Cerebral ganglioglioma with epilepsy: neuroimaging features and treatment

Gangliogliomas are an increasingly recognized cause of epilepsy in children. In this study the clinical, neuroimaging, and neurophysiological data of five patients with cerebral ganglioglioma and epilepsy are reviewed retrospectively. The average age of these patients was 4.4 years at onset and the average duration of seizures before diagnosis was 11 months. Tumors were located in the frontal (3), parietal (1), and occipital (1) lobes.
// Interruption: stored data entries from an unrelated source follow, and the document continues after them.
`src/rtl/debug_ctrl_v2_pkg.sv`:
```
`default_nettype none
// ============================================================================
//  Module   : debug_ctrl_v2_pkg
//  Purpose  : Shared definitions for the UART debug controller: command
//             codes, one-hot FSM state encodings, word-fetch phases and the
//             bytes-per-word helper.
//  Revision : 1.0 - initial release
// ============================================================================
package debug_ctrl_v2_pkg;

    // Host command codes (one byte each)
    localparam logic [7:0] CMD_LOAD_IM   = 8'h01;
    localparam logic [7:0] CMD_RUN       = 8'h02;
    localparam logic [7:0] CMD_STEP_MODE = 8'h03;
    localparam logic [7:0] CMD_RD_RB     = 8'h04;
    localparam logic [7:0] CMD_RD_DM     = 8'h05;
    localparam logic [7:0] CMD_RD_PC     = 8'h06;
    localparam logic [7:0] CMD_STEP      = 8'h07;
    localparam logic [7:0] CMD_SET_BP    = 8'h08;
    localparam logic [7:0] CMD_RD_CNT    = 8'h09;

    // Default word geometry: 32-bit CPU word over an 8-bit UART
    localparam int BYTES_PER_WORD = 32 / 8;

    function automatic int bytes_per_word(input int nb_word, input int nb_byte);
        return nb_word / nb_byte;
    endfunction

    // One-hot controller states; IDLE is bit 0 so reset shows 10'b1
    typedef enum logic [9:0] {
        ST_IDLE      = 10'b00_0000_0001,
        ST_LOAD_IM   = 10'b00_0000_0010,
        ST_RUN       = 10'b00_0000_0100,
        ST_STEP_WAIT = 10'b00_0000_1000,
        ST_STEP_EXEC = 10'b00_0001_0000,
        ST_SEND_PC   = 10'b00_0010_0000,
        ST_SEND_RB   = 10'b00_0100_0000,
        ST_SEND_DM   = 10'b00_1000_0000,
        ST_BP_LOAD   = 10'b01_0000_0000,
        ST_SEND_CNT  = 10'b10_0000_0000
    } state_t;

    // Per-word fetch sequence inside a send state
    typedef enum logic [1:0] {
        PH_ADDR = 2'd0,   // read address presented
        PH_CAP  = 2'd1,   // read data valid, hand word to serializer
        PH_WAIT = 2'd2    // wait for the serializer to finish the word
    } phase_t;

endpackage : debug_ctrl_v2_pkg
`default_nettype wire

```
`src/rtl/debug_word_serializer.sv`:
```
`default_nettype none
// ============================================================================
//  Module   : debug_word_serializer
//  Purpose  : Splits a DWORD into BYTE-wide UART transmit requests, least
//             significant byte first. The first byte is requested the cycle
//             after i_load; each later byte the cycle after i_tx_done.
//  Ports    : i_clock, i_reset   - clock, synchronous active-high reset
//             i_load, i_word     - word load strobe and word to send
//             i_tx_done          - UART finished the previous byte
//             o_tx_start         - 1-cycle transmit request
//             o_tx_data          - byte to send, held until the next request
//             o_done             - 1-cycle pulse after the last byte is sent
//  Revision : 1.0 - initial release
// ============================================================================
module debug_word_serializer
    import debug_ctrl_v2_pkg::*;
#(
    parameter int BYTE  = 8,
    parameter int DWORD = 32
) (
    input  logic             i_clock,
    input  logic             i_reset,
    input  logic             i_load,
    input  logic [DWORD-1:0] i_word,
    input  logic             i_tx_done,
    output logic             o_tx_start,
    output logic [BYTE-1:0]  o_tx_data,
    output logic             o_done
);

    localparam int c_BPW = bytes_per_word(DWORD, BYTE);
    localparam int c_CW  = (c_BPW > 1) ? $clog2(c_BPW) : 1;

    logic [DWORD-1:0] r_shift;
    logic [c_CW-1:0]  r_left;     // bytes still to send after the current one
    logic             r_busy;
    logic             r_start;
    logic             r_done;
    logic [BYTE-1:0]  r_data;

    always_ff @(posedge i_clock) begin
        if (i_reset) begin
            r_shift <= '0;
            r_left  <= '0;
            r_busy  <= 1'b0;
            r_start <= 1'b0;
            r_done  <= 1'b0;
            r_data  <= '0;
        end else begin
            r_start <= 1'b0;
            r_done  <= 1'b0;
            if (i_load) begin
                r_data  <= i_word[BYTE-1:0];
                r_shift <= i_word >> BYTE;
                r_left  <= c_CW'(c_BPW - 1);
                r_start <= 1'b1;
                r_busy  <= 1'b1;
            end else if (r_busy && i_tx_done) begin
                if (r_left == '0) begin
                    r_busy <= 1'b0;
                    r_done <= 1'b1;
                end else begin
                    r_data  <= r_shift[BYTE-1:0];
                    r_shift <= r_shift >> BYTE;
                    r_left  <= r_left - c_CW'(1);
                    r_start <= 1'b1;
                end
            end
        end
    end

    assign o_tx_start = r_start;
    assign o_tx_data  = r_data;
    assign o_done     = r_done;

endmodule : debug_word_serializer
`default_nettype wire

```
`src/rtl/debug_ctrl_v2.sv`:
```
`default_nettype none
// ============================================================================
//  Module   : debug_ctrl_v2
//  Purpose  : UART-side debug controller for the MIPS pipeline. Loads
//             instruction memory byte by byte, gates the pipeline enable for
//             run / single-step with an optional PC breakpoint, and streams
//             PC, register bank, data memory and the executed-cycle counter
//             back over the UART.
//  Ports    : i_clock, i_reset       - clock, synchronous active-high reset
//             i_rx_data, i_rx_done   - received byte and its strobe
//             i_tx_done              - previous transmit byte finished
//             i_hlt, i_pc            - pipeline halt flag and current PC
//             i_rb_data, i_dm_data   - debug read data (1-cycle latency)
//             o_im_wr_en/addr/data   - instruction-memory byte write port
//             o_cpu_en               - pipeline advance enable
//             o_rb_addr, o_dm_addr   - debug read addresses
//             o_tx_data, o_tx_start  - transmit byte and request pulse
//             o_state                - one-hot controller state
//  Revision : 1.0 - initial release
// ============================================================================
module debug_ctrl_v2
    import debug_ctrl_v2_pkg::*;
#(
    parameter int BYTE    = 8,
    parameter int DWORD   = 32,
    parameter int IM_ADDR = 8,
    parameter int RB_ADDR = 5,
    parameter int DM_ADDR = 5,
    parameter int NB_ST   = 10
) (
    input  logic               i_clock,
    input  logic               i_reset,
    input  logic [BYTE-1:0]    i_rx_data,
    input  logic               i_rx_done,
    input  logic               i_tx_done,
    input  logic               i_hlt,
    input  logic [DWORD-1:0]   i_pc,
    input  logic [DWORD-1:0]   i_rb_data,
    input  logic [DWORD-1:0]   i_dm_data,
    output logic               o_im_wr_en,
    output logic [IM_ADDR-1:0] o_im_addr,
    output logic [BYTE-1:0]    o_im_data,
    output logic               o_cpu_en,
    output logic [RB_ADDR-1:0] o_rb_addr,
    output logic [DM_ADDR-1:0] o_dm_addr,
    output logic [BYTE-1:0]    o_tx_data,
    output logic               o_tx_start,
    output logic [NB_ST-1:0]   o_state
);

    localparam int c_BPW = bytes_per_word(DWORD, BYTE);
    localparam int c_BCW = (c_BPW > 1) ? $clog2(c_BPW) : 1;

    state_t             r_state;
    state_t             r_ret;        // state to resume after a dump
    logic               r_full;       // dump covers PC, RB and DM
    phase_t             r_phase;
    logic [IM_ADDR-1:0] r_ld_cnt;
    logic [IM_ADDR-1:0] r_im_addr;
    logic [BYTE-1:0]    r_im_data;
    logic               r_im_wr_en;
    logic [RB_ADDR-1:0] r_rb_addr;
    logic [DM_ADDR-1:0] r_dm_addr;
    logic [DWORD-1:0]   r_bp;
    logic [DWORD-1:0]   r_bp_shift;
    logic [c_BCW-1:0]   r_bp_cnt;
    logic               r_bp_en;
    logic [31:0]        r_cycle_cnt;

    logic               w_bp_hit;
    logic               w_cpu_en;
    logic               w_send;
    logic               w_ser_load;
    logic               w_ser_done;
    logic [DWORD-1:0]   w_ser_word;
    logic [DWORD-1:0]   w_bp_next;

    // Breakpoint is compared against the PC about to be fetched, so the
    // enable is withheld in the very cycle the PC matches.
    assign w_bp_hit = r_bp_en && (i_pc == r_bp);
    assign w_cpu_en = ((r_state == ST_RUN) && !i_hlt && !w_bp_hit) ||
                      ((r_state == ST_STEP_EXEC) && !i_hlt);

    assign w_send = (r_state == ST_SEND_PC) || (r_state == ST_SEND_RB) ||
                    (r_state == ST_SEND_DM) || (r_state == ST_SEND_CNT);
    assign w_ser_load = w_send && (r_phase == PH_CAP);

    // Breakpoint bytes arrive LSB first: shift right, new byte enters on top
    assign w_bp_next = (r_bp_shift >> BYTE) | (DWORD'(i_rx_data) << (DWORD - BYTE));

    always_comb begin
        w_ser_word = '0;
        case (r_state)
            ST_SEND_PC:  w_ser_word = i_pc;
            ST_SEND_RB:  w_ser_word = i_rb_data;
            ST_SEND_DM:  w_ser_word = i_dm_data;
            ST_SEND_CNT: w_ser_word = DWORD'(r_cycle_cnt);
            default:     w_ser_word = '0;
        endcase
    end

    always_ff @(posedge i_clock) begin
        if (i_reset) begin
            r_state     <= ST_IDLE;
            r_ret       <= ST_IDLE;
            r_full      <= 1'b0;
            r_phase     <= PH_ADDR;
            r_ld_cnt    <= '0;
            r_im_addr   <= '0;
            r_im_data   <= '0;
            r_im_wr_en  <= 1'b0;
            r_rb_addr   <= '0;
            r_dm_addr   <= '0;
            r_bp        <= '0;
            r_bp_shift  <= '0;
            r_bp_cnt    <= '0;
            r_bp_en     <= 1'b0;
            r_cycle_cnt <= '0;
        end else begin
            r_im_wr_en <= 1'b0;
            // Address advances after each write pulse, wrapping to 0 after
            // the last byte of a full load.
            if (r_im_wr_en) begin
                r_im_addr <= r_im_addr + IM_ADDR'(1);
            end
            if (w_cpu_en) begin
                r_cycle_cnt <= r_cycle_cnt + 32'd1;
            end

            case (r_state)
                ST_IDLE, ST_STEP_WAIT: begin
                    if (i_rx_done) begin
                        case (i_rx_data)
                            BYTE'(CMD_LOAD_IM): begin
                                r_state   <= ST_LOAD_IM;
                                r_ld_cnt  <= '0;
                                r_im_addr <= '0;
                            end
                            BYTE'(CMD_RUN):       r_state <= ST_RUN;
                            BYTE'(CMD_STEP_MODE): r_state <= ST_STEP_WAIT;
                            BYTE'(CMD_STEP): begin
                                if (r_state == ST_STEP_WAIT) begin
                                    r_state <= ST_STEP_EXEC;
                                end
                            end
                            BYTE'(CMD_RD_RB): begin
                                r_state <= ST_SEND_RB;
                                r_ret   <= r_state;
                                r_full  <= 1'b0;
                                r_phase <= PH_ADDR;
                            end
                            BYTE'(CMD_RD_DM): begin
                                r_state <= ST_SEND_DM;
                                r_ret   <= r_state;
                                r_full  <= 1'b0;
                                r_phase <= PH_ADDR;
                            end
                            BYTE'(CMD_RD_PC): begin
                                r_state <= ST_SEND_PC;
                                r_ret   <= r_state;
                                r_full  <= 1'b0;
                                r_phase <= PH_ADDR;
                            end
                            BYTE'(CMD_SET_BP): begin
                                r_state  <= ST_BP_LOAD;
                                r_bp_cnt <= '0;
                            end
                            BYTE'(CMD_RD_CNT): begin
                                r_state <= ST_SEND_CNT;
                                r_ret   <= r_state;
                                r_full  <= 1'b0;
                                r_phase <= PH_ADDR;
                            end
                            default: ;
                        endcase
                    end
                end

                ST_LOAD_IM: begin
                    if (i_rx_done) begin
                        r_im_wr_en <= 1'b1;
                        r_im_data  <= i_rx_data;
                        r_ld_cnt   <= r_ld_cnt + IM_ADDR'(1);
                        if (&r_ld_cnt) begin
                            r_state     <= ST_IDLE;
                            r_cycle_cnt <= '0;
                        end
                    end
                end

                ST_RUN: begin
                    if (i_hlt || w_bp_hit) begin
                        r_state <= ST_SEND_PC;
                        r_ret   <= ST_IDLE;
                        r_full  <= 1'b1;
                        r_phase <= PH_ADDR;
                    end
                end

                ST_STEP_EXEC: begin
                    r_state <= ST_SEND_PC;
                    r_ret   <= ST_STEP_WAIT;
                    r_full  <= 1'b1;
                    r_phase <= PH_ADDR;
                end

                ST_BP_LOAD: begin
                    if (i_rx_done) begin
                        r_bp_shift <= w_bp_next;
                        r_bp_cnt   <= r_bp_cnt + c_BCW'(1);
                        if (r_bp_cnt == c_BCW'(c_BPW - 1)) begin
                            r_bp    <= w_bp_next;
                            r_bp_en <= (w_bp_next != '1);   // all-ones disables
                            r_state <= ST_IDLE;
                        end
                    end
                end

                ST_SEND_PC, ST_SEND_RB, ST_SEND_DM, ST_SEND_CNT: begin
                    case (r_phase)
                        PH_ADDR: r_phase <= PH_CAP;
                        PH_CAP:  r_phase <= PH_WAIT;
                        PH_WAIT: begin
                            if (w_ser_done) begin
                                r_phase <= PH_ADDR;
                                case (r_state)
                                    ST_SEND_PC: begin
                                        r_state <= r_full ? ST_SEND_RB : r_ret;
                                    end
                                    ST_SEND_RB: begin
                                        r_rb_addr <= r_rb_addr + RB_ADDR'(1);
                                        if (&r_rb_addr) begin
                                            r_state <= r_full ? ST_SEND_DM : r_ret;
                                        end
                                    end
                                    ST_SEND_DM: begin
                                        r_dm_addr <= r_dm_addr + DM_ADDR'(1);
                                        if (&r_dm_addr) begin
                                            r_state <= r_ret;
                                        end
                                    end
                                    default: r_state <= r_ret;
                                endcase
                            end
                        end
                        default: r_phase <= PH_ADDR;
                    endcase
                end

                default: r_state <= ST_IDLE;
            endcase
        end
    end

    debug_word_serializer #(
        .BYTE  (BYTE),
        .DWORD (DWORD)
    ) u_ser (
        .i_clock    (i_clock),
        .i_reset    (i_reset),
        .i_load     (w_ser_load),
        .i_word     (w_ser_word),
        .i_tx_done  (i_tx_done),
        .o_tx_start (o_tx_start),
        .o_tx_data  (o_tx_data),
        .o_done     (w_ser_done)
    );

    assign o_im_wr_en = r_im_wr_en;
    assign o_im_addr  = r_im_addr;
    assign o_im_data  = r_im_data;
    assign o_cpu_en   = w_cpu_en;
    assign o_rb_addr  = r_rb_addr;
    assign o_dm_addr  = r_dm_addr;
    assign o_state    = NB_ST'(r_state);

endmodule : debug_ctrl_v2
`default_nettype wire

```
While one cystic and four solid tumors showed various densities on CT and MRI, one frontal lesion was not demonstrated by CT scan but clearly shown by MRI. Scalp electroencephalography (EEG) showed neither localized nor epileptiform abnormalities in three patients, while the remaining two had these abnormalities. In one patient, invasive chronic electrocorticography (ECoG) recordings with subdural electrodes revealed an ictal onset zone located in the hand motor area. In all patients, intraoperative ECoG failed to reveal any epileptiform activities, and tumor removal alone was performed. For a mean of 3.4 years after surgery, all patients are alive and seizure-free, with stable imaging findings. Tumor resection may be the most important factor for optimal seizure control and prevention of tumor recurrence despite the fact that EEG and ECoG findings may conflict on tumor location.